Baby and I rolled out of our hometown of Roadapple Ridge, Iowa on our way to the High Country of Colorado. I’ve always loved to drive, including drive people crazy, and I’ve spent more days than I’d like to admit just cruising. Waking up in one state and bedding down in another hundreds of miles away wasn’t new to me.

If you can’t tell it already, I have a lot of RAM in my head. Random Access Memory. The weirdest things just pop into my head sometimes, little snippets of my life and whatnot. We saw a school bus heading the other direction into town, and I caught a glimpse of a kid with football pads on, and those two things put together made me think of my dad’s football cheer before an Iowa Hawkeyes game:

Rick ’em
rack ’em
rock ’em
ruck ’em
hold ’em down and
really FFFFFIGHT!

I don’t know how old I was when I realized the last word should have rhymed with ruck, but I do remember that I kept bursting into unexpected laughter while we watched the game on an ancient black and white Zenith TV that was bigger than my first apartment. Seemed like it, at least. I watched John Fitzgerald Kennedy’s funeral on that TV, and I wasn’t tall enough yet to look over the top of it.

My old man was one random dude, too. We’d sit on the couch and watch the game, him cheering every time Iowa scored, then yelling to get off their asses when they didn’t. He and Ma would talk while the commercials were on — insert Ward and June Cleaver here — and then he’d jump up and stand just off to the side of the TV. The game would come back on, and a few seconds later he’d do one of two things: a) he would lean over and stare down the front of that old Zenith like he was waiting for something to pop out of it, and then Ma would bust out laughing, or b) he’d mutter unintelligibly under his breath, and then Ma would bust out laughing.

It took a while to figure that one out, but I finally did. Turns out he was ogling the Iowa cheerleaders when the network would show them, or bitching when they didn’t. To put it more succinctly, he was trying to get a better peek down their cleavage, as if he was standing right in front of them.

The whole idea that you can actually adjust the camera’s angle — you can’t, I’ve tried — but just the *idea* of it is too absurd for words. He wasn’t dumb, he was one hell of a smart guy, but he pretended like, maybe *this* time, he just might be able to see down her shirt. He did it just to get a laugh out of Ma. It worked every time, too. Half the fun was watching his face.
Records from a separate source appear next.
--- src/rtl/branch_step_ctrl.sv ---
// branch_step_ctrl: hardwired T0..T6 fetch + conditional-branch step sequencer (optional MEM_WAIT_EN: T1 waits for mem_ready)
module branch_step_ctrl #(
  parameter int DATA_W = 32,
  parameter logic [4:0] OPC_BR = 5'b10010,
  parameter int OPC_MSB = 31,
  parameter int C2_LSB = 19
) (
  input  logic              Clock,
  input  logic              Clear,
  input  logic              start,
  input  logic              mem_ready,
  input  logic [DATA_W-1:0] bus,
  input  logic [DATA_W-1:0] ir,
  output logic              PCout,
  output logic              MARin,
  output logic              IncPC,
  output logic              Zin,
  output logic              Read,
  output logic              MDRin,
  output logic              PCin,
  output logic              MDRout,
  output logic              IRin,
  output logic              Gra,
  output logic              Rout,
  output logic              CONin,
  output logic              Yin,
  output logic              Cout,
  output logic              ZLOout,
  output logic              con,
  output logic              busy,
  output logic              done,
  output logic              illegal
);
  typedef enum logic [2:0] {IDLE, T0, T1, T2, T3, T4, T5, T6} state_t;
  state_t state, state_n;
  logic illegal_q;
  logic first_t1;
  logic opc_ok;
  logic cond;
  logic [1:0] c2;
  logic unused_bits;
  assign opc_ok = ir[OPC_MSB -: 5] == OPC_BR;
  assign c2 = ir[C2_LSB+1:C2_LSB];
  assign cond = c2[1] ? (bus[DATA_W-1] == c2[0]) : ((bus == '0) ^ c2[0]);
  assign unused_bits = ^{ir, mem_ready};
  // state register, CON flip-flop, illegal pulse and first-T1 marker
  always_ff @(posedge Clock or posedge Clear) begin
    if (Clear) begin
      state     <= IDLE;
      con       <= 1'b0;
      illegal_q <= 1'b0;
      first_t1  <= 1'b1;
    end else begin
      state     <= state_n;
      con       <= (state == T3) ? cond : con;
      illegal_q <= (state == T2) && !opc_ok;
      first_t1  <= state != T1;
    end
  end
  // next-step sequencing
  always_comb begin
    state_n = IDLE;
    case (state)
      IDLE: state_n = start ? T0 : IDLE;
      T0:   state_n = T1;
`ifdef MEM_WAIT_EN
      T1:   state_n = mem_ready ? T2 : T1;
`else
      T1:   state_n = T2;
`endif
      T2:   state_n = opc_ok ? T3 : IDLE;
      T3:   state_n = T4;
      T4:   state_n = T5;
      T5:   state_n = T6;
      T6:   state_n = start ? T0 : IDLE;
      default: state_n = IDLE;
    endcase
  end
  // Moore strobe decode; PCin in T1 only on its first cycle so PC increments once
  always_comb begin
    PCout   = (state == T0) || (state == T4);
    MARin   = state == T0;
    IncPC   = state == T0;
    Zin     = (state == T0) || (state == T5);
    Read    = state == T1;
    MDRin   = state == T1;
`ifdef MEM_WAIT_EN
    PCin    = ((state == T1) && first_t1) || ((state == T6) && con);
`else
    PCin    = (state == T1) || ((state == T6) && con);
`endif
    MDRout  = state == T2;
    IRin    = state == T2;
    Gra     = state == T3;
    Rout    = state == T3;
    CONin   = state == T3;
    Yin     = state == T4;
    Cout    = state == T5;
    ZLOout  = state == T6;
    busy    = state != IDLE;
    done    = state == T6;
    illegal = illegal_q;
  end
endmodule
My soul was restless as we rolled up and down the hills of Iowa, and I couldn’t find anything that felt right on the satellite radio, so I did what I sometimes do best: something completely absurd and random. I spun the dial on the satellite receiver and grinned when it landed on one of Baby’s favorites, the 50’s channel. The first notes of Chuck Berry’s “No Particular Place To Go” filled the truck. That’s irony. We were cruising along in the truck, Baby beside me at the wheel, but we DID have a particular place to go. We had to go to Colorado so I could teach that boa not to be a dipshit.

“JD, tell me a story,” Baby said.

“You’ve heard ’em all.”

“I know,” she smiled, “but I want to hear a story.”

“Well okay then!” Baby always giggles at that line because I lifted it from the movie Raising Arizona. After decades of practice I sound sort of like the guy in the parole board hearing. “What story do you want to hear?”

“The one about the stolen railroad locomotive.”